> [What to work on]
In the data below, which lines hold "aclk"? Copy every one.

***** Record extracts *****

[config.mk]
export PLATFORM = sky130hd
export DESIGN_NAME = pwmfd_ctrl
export DESIGN_NICKNAME = d
export VERILOG_FILES = /design/src/design/pwmfd_pkg.sv /design/src/design/pwmfd_ctrl.sv
export SDC_FILE = /design/constraint.sdc
export NUM_CORES = 1
export LEC_CHECK = 0
export ABC_CLOCK_PERIOD_IN_PS = 1000
export BUFFER_PORTS_ARGS = -buffer_cell sky130_fd_sc_hd__buf_4
export CAP_MARGIN = 40
export CORE_AREA = 2 2 39 41
export DETAILED_ROUTE_END_ITERATION = 12
export DIE_AREA = 0 0 41 43
export GPL_TIMING_DRIVEN = 0
export PLACE_DENSITY = 0.49
export SLEW_MARGIN = 20
export SYNTH_ARGS = -nofsm -noshare
export SYNTH_HDL_FRONTEND = slang
export SYNTH_SLANG_ARGS = --single-unit
[constraint.sdc]
create_clock -name aclk -period 1 [get_ports aclk]
set_input_delay 0.2 -clock aclk [delete_from_list [all_inputs] [get_ports aclk]]
set_output_delay 0.2 -clock aclk [all_outputs]
set_load 0.02 [all_outputs]
[src/design/pwmfd_pkg.sv]
// ----------------------------------------------------------------------------
// pwmfd_pkg: shared types and constants
// Item structs, controller/datapath command and status bundles, and frame
// limits for the pulse width Manchester frame decoder.
// ----------------------------------------------------------------------------
package pwmfd_pkg;

    localparam int MaxHalfBits = 78;
    localparam int FrameBits   = 32;
    localparam int MaxSymbols  = 128;

    localparam logic [1:0] StatusOk       = 2'd0;
    localparam logic [1:0] StatusBadCount = 2'd1;
    localparam logic [1:0] StatusOddPar   = 2'd2;

    typedef struct packed {
        logic [14:0] first_duration;
        logic        first_level;
        logic [14:0] second_duration;
        logic        second_level;
        logic        last_symbol;
    } pwmfd_in_t;

    typedef struct packed {
        logic [31:0] frame_word;
        logic [1:0]  decode_status;
    } pwmfd_out_t;

    typedef struct packed {
        logic capture;
        logic take_half;
        logic part_sel;
        logic clr_idx;
        logic finish;
    } pwmfd_cmd_t;

    typedef struct packed {
        logic part_done;
        logic last;
        logic out_free;
    } pwmfd_stat_t;

endpackage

*****

> [Completed exercise]
create_clock -name aclk -period 1 [get_ports aclk]
set_input_delay 0.2 -clock aclk [delete_from_list [all_inputs] [get_ports aclk]]
set_output_delay 0.2 -clock aclk [all_outputs]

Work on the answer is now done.